The kids game Rush Hour involves a map for each game that dictates where to place each car. The goal is to move the cars around the board in order to free a path for the winning car to exit the board.
Cars take up two adjacent cells, either horizontally or vertically, and move along the axis in which their two cells are adjacent. The solution to any given board, if it exists, can be modeled by a sequence of car movements until there is either a clear path for the winning car to exit, or it is deemed unsolvable.
I will model the order of these required movements on a simplified game board from the original car placement to the final arrangement when the winning car is free. To do this, I will set constraints on all car movements to eventually be able to compute which movements are possible, test them, and assess which sequence of movements result in a solved or declared unsolvable board.
Simplified board: 5x5 board, 4 cars + winning car, the winning car always starts directly across the board from the exit oriented horizontally (C_31,C_32).

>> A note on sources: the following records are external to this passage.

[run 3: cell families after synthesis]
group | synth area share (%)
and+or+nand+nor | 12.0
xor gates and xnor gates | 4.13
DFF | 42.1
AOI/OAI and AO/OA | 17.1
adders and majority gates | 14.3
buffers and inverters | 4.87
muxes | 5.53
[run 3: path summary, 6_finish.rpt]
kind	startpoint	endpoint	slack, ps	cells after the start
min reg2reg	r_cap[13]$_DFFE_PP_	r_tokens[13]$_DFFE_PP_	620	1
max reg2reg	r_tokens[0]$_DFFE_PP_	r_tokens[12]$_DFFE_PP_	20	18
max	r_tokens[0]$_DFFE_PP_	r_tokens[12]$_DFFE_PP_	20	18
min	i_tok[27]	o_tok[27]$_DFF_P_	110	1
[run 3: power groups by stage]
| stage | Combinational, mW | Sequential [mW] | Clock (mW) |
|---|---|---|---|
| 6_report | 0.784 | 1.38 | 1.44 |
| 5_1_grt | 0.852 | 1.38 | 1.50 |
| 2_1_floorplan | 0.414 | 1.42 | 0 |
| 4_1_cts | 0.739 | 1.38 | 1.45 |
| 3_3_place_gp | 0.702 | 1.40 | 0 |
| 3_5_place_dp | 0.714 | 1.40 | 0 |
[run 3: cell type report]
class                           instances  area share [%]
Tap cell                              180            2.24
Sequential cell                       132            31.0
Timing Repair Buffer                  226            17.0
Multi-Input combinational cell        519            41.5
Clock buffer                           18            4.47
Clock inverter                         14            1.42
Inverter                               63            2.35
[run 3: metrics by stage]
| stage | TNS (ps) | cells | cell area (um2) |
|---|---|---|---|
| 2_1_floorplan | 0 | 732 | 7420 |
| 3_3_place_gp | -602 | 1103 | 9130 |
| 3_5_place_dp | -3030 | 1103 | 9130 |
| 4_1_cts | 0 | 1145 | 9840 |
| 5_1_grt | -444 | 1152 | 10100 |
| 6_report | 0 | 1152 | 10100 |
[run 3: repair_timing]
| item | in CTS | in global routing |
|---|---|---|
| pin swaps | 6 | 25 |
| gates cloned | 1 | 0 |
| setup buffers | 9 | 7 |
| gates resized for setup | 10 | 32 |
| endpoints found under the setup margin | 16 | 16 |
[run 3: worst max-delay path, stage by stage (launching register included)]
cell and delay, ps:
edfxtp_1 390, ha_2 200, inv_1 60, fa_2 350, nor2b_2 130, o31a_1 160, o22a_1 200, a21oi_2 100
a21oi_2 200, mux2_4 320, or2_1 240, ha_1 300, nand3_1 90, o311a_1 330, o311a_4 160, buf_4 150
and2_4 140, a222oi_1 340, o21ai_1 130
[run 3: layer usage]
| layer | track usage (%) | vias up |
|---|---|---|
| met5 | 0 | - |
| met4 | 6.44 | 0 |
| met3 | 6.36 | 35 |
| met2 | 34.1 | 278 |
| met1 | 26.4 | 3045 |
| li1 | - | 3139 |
<file path="config.mk">
export PLATFORM = sky130hd
export DESIGN_NAME = absmax_int8_quantizer
export DESIGN_NICKNAME = d
export VERILOG_FILES = /design/src/rtl/core/aiq_pkg.sv /design/src/rtl/core/aiq_front.sv /design/src/rtl/core/aiq_queue.sv /design/src/rtl/core/aiq_back.sv /design/src/rtl/core/absmax_int8_quantizer.sv
export SDC_FILE = /design/constraint.sdc
export NUM_CORES = 2
export LEC_CHECK = 0
export BUFFER_PORTS_ARGS = -buffer_cell sky130_fd_sc_hd__buf_2
export CORE_MARGIN = 1
export CORE_UTILIZATION = 50
export CTS_BUF_LIST = sky130_fd_sc_hd__clkbuf_4 sky130_fd_sc_hd__clkbuf_8
export DETAILED_ROUTE_END_ITERATION = 8
export HOLD_SLACK_MARGIN = 0.05
export PLACE_DENSITY = 0.74
export REMOVE_ABC_BUFFERS = 1
export SLEW_MARGIN = 10
export SYNTH_ARGS = -nofsm -noshare
export SYNTH_HDL_FRONTEND = slang
export SYNTH_SLANG_ARGS = --single-unit
</file>
<file path="constraint.sdc">
create_clock -name clk -period 18.9 [get_ports clk]
set_input_delay 1.89 -clock clk [delete_from_list [all_inputs] [get_ports clk]]
set_output_delay 1.89 -clock clk [all_outputs]
set_load 0.1 [all_outputs]
</file>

As opposed to the real game, the board may not necessarily be solvable.
Fig 1: Empty board with winning car and exit, Fig 2: Example board with cars
Propositions:
• P_rc is true for (1 ≤ r ≤ 5 ^ 1 ≤ c ≤ 5)
• C_rc is true if a car exists at row r and column c
• V_ds is true when a car oriented vertically is able to move s spaces in d direction
•H_ds is true when a car oriented horizontally is able to move s spaces in d direction
Constraints:
Between each game state (grid specifying the two positions of each car and the exit as displayed above) there is one car movement.

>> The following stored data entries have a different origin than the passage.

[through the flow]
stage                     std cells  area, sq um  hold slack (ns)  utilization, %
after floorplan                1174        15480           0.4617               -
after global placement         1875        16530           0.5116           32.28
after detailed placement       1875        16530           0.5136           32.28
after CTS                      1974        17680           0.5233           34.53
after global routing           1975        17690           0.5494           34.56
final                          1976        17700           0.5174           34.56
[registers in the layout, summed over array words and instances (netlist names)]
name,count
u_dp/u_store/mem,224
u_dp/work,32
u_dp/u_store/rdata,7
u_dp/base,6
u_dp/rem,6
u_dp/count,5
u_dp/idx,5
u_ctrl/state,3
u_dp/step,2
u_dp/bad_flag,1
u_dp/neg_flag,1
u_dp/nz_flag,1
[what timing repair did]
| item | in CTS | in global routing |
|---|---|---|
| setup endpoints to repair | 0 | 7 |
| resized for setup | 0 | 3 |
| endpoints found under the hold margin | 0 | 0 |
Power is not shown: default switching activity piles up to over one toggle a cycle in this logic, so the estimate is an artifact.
File: config.mk
export PLATFORM = sky130hd
export DESIGN_NAME = rhhs_ctrl
export DESIGN_NICKNAME = d
export VERILOG_FILES = /design/src/hw/rtl/rhhs_pkg.sv /design/src/hw/rtl/rhhs_ctrl.sv
export SDC_FILE = /design/constraint.sdc
export NUM_CORES = 1
export LEC_CHECK = 0
export BUFFER_PORTS_ARGS = -buffer_cell sky130_fd_sc_hd__buf_4
export CORE_UTILIZATION = 45
export CTS_CLUSTER_SIZE = 10
export DETAILED_ROUTE_END_ITERATION = 7
export PLACE_DENSITY_LB_ADDON = 0.3
export RECOVER_POWER = 100
export SLEW_MARGIN = 20
export SYNTH_ARGS = -nofsm -noshare
export SYNTH_HDL_FRONTEND = slang
export SYNTH_SLANG_ARGS = --single-unit
File: constraint.sdc
create_clock -name clk -period 1.9 [get_ports clk]
set_clock_uncertainty 0.2 [all_clocks]
set_input_delay 0.19 -clock clk [delete_from_list [all_inputs] [get_ports clk]]
set_output_delay 0.19 -clock clk [all_outputs]
set_load 0.02 [all_outputs]
File: src/hw/rtl/rhhs_pkg.sv
package rhhs_pkg;

  // fixed field widths
  localparam int KEY_W      = 64;
  localparam int OP_W       = 3;
  localparam int POS_W      = 10;
  localparam int STATUS_W   = 2;
  localparam int LIVE_W     = 11;
  localparam int CFG_W      = 4;
  localparam int HASH_W     = 32;
  localparam int TABLE_LOG2_DEF = 10;

  localparam logic [CFG_W-1:0] LEN_LOG2_RST = 4'd10;
  localparam int               LEN_LOG2_MIN = 2;

  // murmur3 finalizer constants
  localparam logic [63:0] MIX1      = 64'hff51afd7ed558ccd;
  localparam logic [63:0] MIX2      = 64'hc4ceb9fe1a85ec53;
  localparam int          MIX_SHIFT = 33;
  localparam int          KEY_SHIFT = 3;

  typedef enum logic [OP_W-1:0] {
    OP_ADD   = 3'd0,
    OP_DEL   = 3'd1,
    OP_TEST  = 3'd2,
    OP_CLEAR = 3'd3,
    OP_GET   = 3'd4
  } op_t;

  typedef enum logic [STATUS_W-1:0] {
    ST_TRUE  = 2'd0,
    ST_FALSE = 2'd1,
    ST_FULL  = 2'd2
  } status_t;

  // controller to datapath
  typedef struct packed {
    logic    load;
    logic    hash_go;
    logic    hash_q;
    logic    home_save;
    logic    probe_init;
    logic    rd;
    logic    adv;
    logic    swap;
    logic    wr_carry;
    logic    used_inc;
    logic    live_inc;
    logic    wr_tomb;
    logic    scan_init;
    logic    left_dec;
    logic    clr_start;
    logic    clr_step;
    logic    resp;
    status_t resp_status;
    logic    resp_elem;
  } dp_cmd_t;

  // datapath to controller
  typedef struct packed {
    logic [OP_W-1:0] op;
    logic            key_ok;
    logic            hash_done;
    logic            rd_zero;
    logic            rd_match;
    logic            rd_tomb;
    logic            rd_live;
    logic            closer;
    logic            dist_end;
    logic            full;
    logic            pos_in_range;
    logic            left_zero;
    logic            sweep_end;
    logic            out_free;
  } dp_sts_t;

endpackage

File: src/hw/rtl/rhhs_ctrl.sv
module rhhs_ctrl import rhhs_pkg::*; (
  input  logic    clk,
  input  logic    rst_n,
  input  logic    in_valid,
  output logic    in_ready,
  input  logic    cfg_wr,
  input  dp_sts_t sts,
  output dp_cmd_t cmd
);

  typedef enum logic [3:0] {
    S_CLR, S_IDLE, S_DISP, S_HKEY, S_PINIT, S_FRD, S_FCHK, S_FHASH,
    S_ABSENT, S_IRD, S_ICHK, S_IHASH, S_GRD, S_GCHK, S_RESP
  } state_t;

  state_t  state_r, state_nxt;
  status_t st_r, st_nxt;
  logic    elem_r, elem_nxt;
  logic    clr_resp_r, clr_resp_nxt;

  assign in_ready = (state_r == S_IDLE);

  // next state and per-cycle datapath commands
  always_comb begin
    cmd          = '0;
    cmd.resp_status = st_r;
    cmd.resp_elem   = elem_r;
    state_nxt    = state_r;
    st_nxt       = st_r;
    elem_nxt     = elem_r;
    clr_resp_nxt = clr_resp_r;
    if (cfg_wr) begin
      cmd.clr_start = 1'b1;
      clr_resp_nxt  = 1'b0;
      state_nxt     = S_CLR;
    end else begin
      unique case (state_r)
        S_CLR: begin
          cmd.clr_step = 1'b1;
          if (sts.sweep_end) begin
            st_nxt    = ST_TRUE;
            state_nxt = clr_resp_r ? S_RESP : S_IDLE;
          end
        end
        S_IDLE: begin
          if (in_valid) begin
            cmd.load  = 1'b1;
            elem_nxt  = 1'b0;
            state_nxt = S_DISP;
          end
        end
        S_DISP: begin
          unique case (sts.op)
            OP_ADD, OP_DEL, OP_TEST: begin
              if (sts.key_ok) begin
                cmd.hash_go = 1'b1;
                state_nxt   = S_HKEY;
              end else begin
                st_nxt    = ST_FALSE;
                state_nxt = S_RESP;
              end
            end
            OP_CLEAR: begin
              cmd.clr_start = 1'b1;
              clr_resp_nxt  = 1'b1;
              state_nxt     = S_CLR;
            end
            OP_GET: begin
              if (sts.pos_in_range) begin
                cmd.scan_init = 1'b1;
                state_nxt     = S_GRD;
              end else begin
                st_nxt    = ST_FALSE;
                state_nxt = S_RESP;
              end
            end
            default: begin
              st_nxt    = ST_FALSE;
              state_nxt = S_RESP;
            end
          endcase
        end
        S_HKEY: begin
          if (sts.hash_done) begin
            cmd.home_save = 1'b1;
            state_nxt     = S_PINIT;
          end
        end
        S_PINIT: begin
          cmd.probe_init = 1'b1;
          state_nxt      = S_FRD;
        end
        // lookup probe
        S_FRD: begin
          if (sts.dist_end) begin
            state_nxt = S_ABSENT;
          end else begin
            cmd.rd    = 1'b1;
            state_nxt = S_FCHK;
          end
        end
        S_FCHK: begin
          priority if (sts.rd_match) begin
            state_nxt = S_RESP;
            if (sts.op == OP_ADD) begin
              st_nxt = ST_FALSE;
            end else if (sts.op == OP_DEL) begin
              cmd.wr_tomb = 1'b1;
              st_nxt      = ST_TRUE;
            end else begin
              st_nxt = ST_TRUE;
            end
          end else if (sts.rd_zero) begin
            state_nxt = S_ABSENT;
          end else begin
            cmd.hash_go = 1'b1;
            cmd.hash_q  = 1'b1;
            state_nxt   = S_FHASH;
          end
        end
        S_FHASH: begin
          if (sts.hash_done) begin
            if (sts.closer) begin
              state_nxt = S_ABSENT;
            end else begin
              cmd.adv   = 1'b1;
              state_nxt = S_FRD;
            end
          end
        end
        S_ABSENT: begin
          state_nxt = S_RESP;
          if (sts.op == OP_ADD) begin
            if (sts.full) begin
              st_nxt = ST_FULL;
            end else begin
              cmd.probe_init = 1'b1;
              state_nxt      = S_IRD;
            end
          end else begin
            st_nxt = ST_FALSE;
          end
        end
        // insertion probe with displacement
        S_IRD: begin
          cmd.rd    = 1'b1;
          state_nxt = S_ICHK;
        end
        S_ICHK: begin
          if (sts.rd_zero) begin
            cmd.wr_carry = 1'b1;
            cmd.used_inc = 1'b1;
            cmd.live_inc = 1'b1;
            st_nxt       = ST_TRUE;
            state_nxt    = S_RESP;
          end else begin
            cmd.hash_go = 1'b1;
            cmd.hash_q  = 1'b1;
            state_nxt   = S_IHASH;
          end
        end
        S_IHASH: begin
          if (sts.hash_done) begin
            state_nxt = S_IRD;
            priority if (sts.closer && sts.rd_tomb) begin
              cmd.wr_carry = 1'b1;
              cmd.live_inc = 1'b1;
              st_nxt       = ST_TRUE;
              state_nxt    = S_RESP;
            end else if (sts.closer) begin
              cmd.swap = 1'b1;
            end else begin
              cmd.adv = 1'b1;
            end
          end
        end
        // slot-order scan for get
        S_GRD: begin
          cmd.rd    = 1'b1;
          state_nxt = S_GCHK;
        end
        S_GCHK: begin
          if (sts.rd_live && sts.left_zero) begin
            st_nxt    = ST_TRUE;
            elem_nxt  = 1'b1;
            state_nxt = S_RESP;
          end else begin
            cmd.left_dec = sts.rd_live;
            cmd.adv      = 1'b1;
            state_nxt    = S_GRD;
          end
        end
        S_RESP: begin
          if (sts.out_free) begin
            cmd.resp  = 1'b1;
            state_nxt = S_IDLE;
          end
        end
        default: state_nxt = S_IDLE;
      endcase
    end
  end

  always_ff @(posedge clk) begin
    if (!rst_n) begin
      state_r    <= S_CLR;
      st_r       <= ST_TRUE;
      elem_r     <= 1'b0;
      clr_resp_r <= 1'b0;
    end else begin
      state_r    <= state_nxt;
      st_r       <= st_nxt;
      elem_r     <= elem_nxt;
      clr_resp_r <= clr_resp_nxt;
    end
  end

endmodule

==> flow_summary.ini <==
[routing]
vias_per_cell = 6.75
routed_wl_um = 6040
drc = 0
routedWlPerCell_um = 22.7
first_iter_violations = 121
first_pass_iters = 5
routed-via-count = 1796
antenna_left = 0

[logic_synthesis]
synth_area_per_cell_um2 = 7.42
synth-seq-cells = 8
synth-xor-area-share_pct = 0.742
yosys_most_used_dff = dfxtp_1
syn_inst = 159
synthSimpleGateAreaFrac_pct = 44.2
synth-adder-area-share_pct = 0
synth_compound_gate_area_share_pct = 28.2
yosys_warnings = 0
synthesis.nets = 179
synth_mux_area_share_pct = 1.70
synth_top_family_by_area = simple AND/OR/NAND/NOR gates
synth-edff-count = 0
synth_area_um2 = 1180
async_flop_share_pct = 0
ys_seq_area_share_pct = 13.6
synthDistinctLibCells = 56

[setup_path]
regToRegSetupSlack_ns = -0.22
worstSetupStartpointType = flip-flop
path_class = reg2out
arrival_ns = 1.74
worst-path-max-fanout = 8
end_kind = output pin
required_ns = 1.51

[timing]
finalSetupViolCount = 18
tightestPinTransition_ns = 0.455
slew_viol_final = 0
fin_ws_ns = -0.233
fmax_mhz = 469
fin_crit_ns = 2.13
rsz0062_at_grt = true
relSlewSlack_pct = 69.4
holdWs_ns = 0.0191
finalCritPeriodShare_pct = 112
hold_viol = 0

[layout]
final_util_pct = 88.9
multiInputGateArea_um2 = 1180
diodes = 0
syn_to_final_growth_pct = 86.7
register_area_um2 = 175
fill_cells = 106
final_cell_area_um2 = 2200
fin_nets = 258
layout-drive-gt1-share_pct = 63.6
instances_no_fill = 266

[placement]
place_area_um2 = 1720
dp_cells = 247
dp_hpwl_um = 3250
place_congestion = 0.959
port_buffers = 40

[grt]
antenna_found_initial = 0
grt_pass1_vias = 1540
grt_pass1_wl_um = 7520
grt_max_degree = 16
grt_overflow = 0
grt_use_total_pct = 37.4

[die]
core_area_um2 = 2480
die_w_um = 53.2
start_util_pct = 47.6
num_io_pins = 41
num_rows = 18
dieArea_um2 = 2830
die_y_um = 53.2

[power]
vdd_drop_max_uv = 445
finalPower_uw = 781
power_density_nw_per_um2 = 354
power.leakage_nw = 0.908

[run]
maxCapViolations = 0

[clocking]
cts_buffer_depth = 2
hold_buffers = 0
cts.clk_slew.worst_paths_ns = 0.05
cts_htree_levels = 1
cts_num_sinks = 8
numCtsBuffers = 3
cts_tree = yes
clock-root-buffer = clkbuf_4
insertion_delay_ns = 0.27

[worst_hold_path]
hold_class = in2reg

[run_status]
outcome = finished with violations
violations = setup timing
cell usage in the layout, fill, tap and decap left out, types with 3 or more instances in the layout:
cell,n
nor3_2,4
nor2_1,8
buf_12,4
nor2b_1,5
clkbuf_1,3
nor2_4,4
nand2_1,15
a211oi_2,3
a211o_1,3
buf_4,68
nand3_1,5
buf_6,13
dfxtp_1,4
a21oi_1,4
o21ai_0,3
dfxtp_4,4
clkbuf_4,3
inv_1,4
nand3_2,3
nand2b_1,3
nand3b_1,3
a21oi_2,3
path summary, 6_finish.rpt:
| kind | depth (start not counted) | start | to |
|---|---|---|---|
| worst max register to register | 7 | state_r[0]$_SDFFE_PP0P_ | state_r[0]$_SDFFE_PP0P_ |
| worst max-delay path | 6 | state_r[2]$_SDFFE_PP0P_ | cmd[18] |
| worst min-delay path | 2 | rst_n | elem_r$_SDFFE_PN0P_ |
| worst min register to register | 2 | st_r[0]$_SDFFE_PN0P_ | st_r[0]$_SDFFE_PN0P_ |
power breakdown:
| part | switching (mW) | internal (mW) | total [mW] |
|---|---|---|---|
| logic | 0.236 | 0.222 | 0.458 |
| registers | 0.0124 | 0.172 | 0.185 |
| clock network | 0.0647 | 0.0727 | 0.137 |
stage by stage:
step | worst slack, ns | TNS (ns)
final | -0.233 | -2.25
after CTS | -0.199 | -1.10
after global routing | -0.279 | -3.40
after global placement | -0.109 | -0.558
after detailed placement | -0.142 | -0.986
after floorplan | -0.0712 | -0.0712
per-layer routing:
metal / vias up / GRT usage (%) / share of wire (%) / wire, µm
met5: - / 0 / 0 / 0
met3: 50 / 7.76 / 12 / 712
met2: 174 / 58.3 / 47 / 2860
met4: 0 / 24.6 / 7.0 / 421
met1: 810 / 45.5 / 34 / 2050
li1: 762 / - / - / -
Yosys cell counts (all sizes together) (2+ instances only):
cell type / number / share of area, %
nand4: 2 / 1.1
nor3b: 2 / 1.3
or4: 2 / 1.6
nand2b: 6 / 3.2
nand3b: 3 / 1.9
nor2: 12 / 3.8
a211o: 3 / 2.2
nor4: 5 / 2.7
a2111oi: 2 / 3.1
o22ai: 3 / 1.6
a21oi: 8 / 3.7
inv: 5 / 1.6
a211oi: 4 / 3.8
o21ai: 5 / 2.1
nand4b: 2 / 1.5
a32oi: 2 / 1.5
nand3: 8 / 3.4
dfxtp: 8 / 14
nand2: 18 / 5.7
nor2b: 7 / 3.7
clkbuf: 5 / 2.4
nor4b: 2 / 1.5
nor3: 8 / 3.4
mux2i: 2 / 1.7
or2b: 3 / 2.4
buf: 10 / 7.5
sequential cells by signal, summed over array words and instances (netlist names):
register / count
st_r: 2
elem_r: 1
clr_resp_r: 1
state_r: 4
timing repair:
| action | in CTS | in global routing |
|---|---|---|
| buffers inserted | 9 | 7 |
| setup endpoints to repair | 21 | 22 |
| pin swaps | 12 | 10 |
| gates resized for setup | 39 | 42 |
critical path, cell delays in order, from the launching register on:
cell and delay [ns]:
dfxtp_4 0.40, buf_12 0.13, nor2b_2 0.21, nand2_1 0.12, a211o_1 0.31, a21oi_2 0.14
buf_4 0.15
area by class of cell:
class | count | area share (%)
Sequential cell | 8 | 7.95
Tap cell | 30 | 1.70
Inverter | 5 | 1.08
Timing Repair Buffer | 89 | 34.6
Multi-Input combinational cell | 131 | 53.6
Clock buffer | 3 | 1.02
logic make-up after synthesis:
logic type | Yosys count
and+or+nand+nor | 89
muxes | 2
buffers and inverters | 20
DFF | 8
xor gates and xnor gates | 1
AOI/OAI and AO/OA | 39
Power figures use the tool's default switching activity.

• A car can move forwards or backwards along its given axis: C_(r + s c) or C_(r c + s) forwards, or C_(r - s c) or C_(r c - s) backwards
• A car cannot be oriented in two directions at the same time: For a given car C, ~(C_rc ^ C_(r + 1 c + 1))
• Only one car can move at a time: |{C_rc ^ ~(C_(r + 1 c + 1)}| = 1
• A car can’t move s spaces if another car is blocking the same row/col between its desired position and its current position: C_(rc + s) → ~(V_ds) or C_(r + s c)→ ~(H_ds)
• A car can’t move s spaces forward or backwards if grid space s + 1 doesn’t exist (a wall is reached): ~(P_(r c+ s)) → ~(V_ds) or ~(P_(r + s c)) → ~(H_ds)
Limitations:
My model assumes the given board is formulated correctly, and thus does not account for the event in which a car is placed in the winning car’s position (P_31 P_32) or any other cars are overlapping when the game board is generated. It additionally does not account for the scenario in which a non-winning car leaves the board through the exit. To improve upon my model and address these limitations, the next step would be to add similar constraints to car movement on the generation of the original board to disallow any car overlap. As well it would be necessary to address the possibility of a car exiting the board, and thus being removed from any future car movements (the car off the board cannot move nor return to the board). This could be achieved by removing the existence of the car once it has exited, its movements being recorded but not being included in any further game states.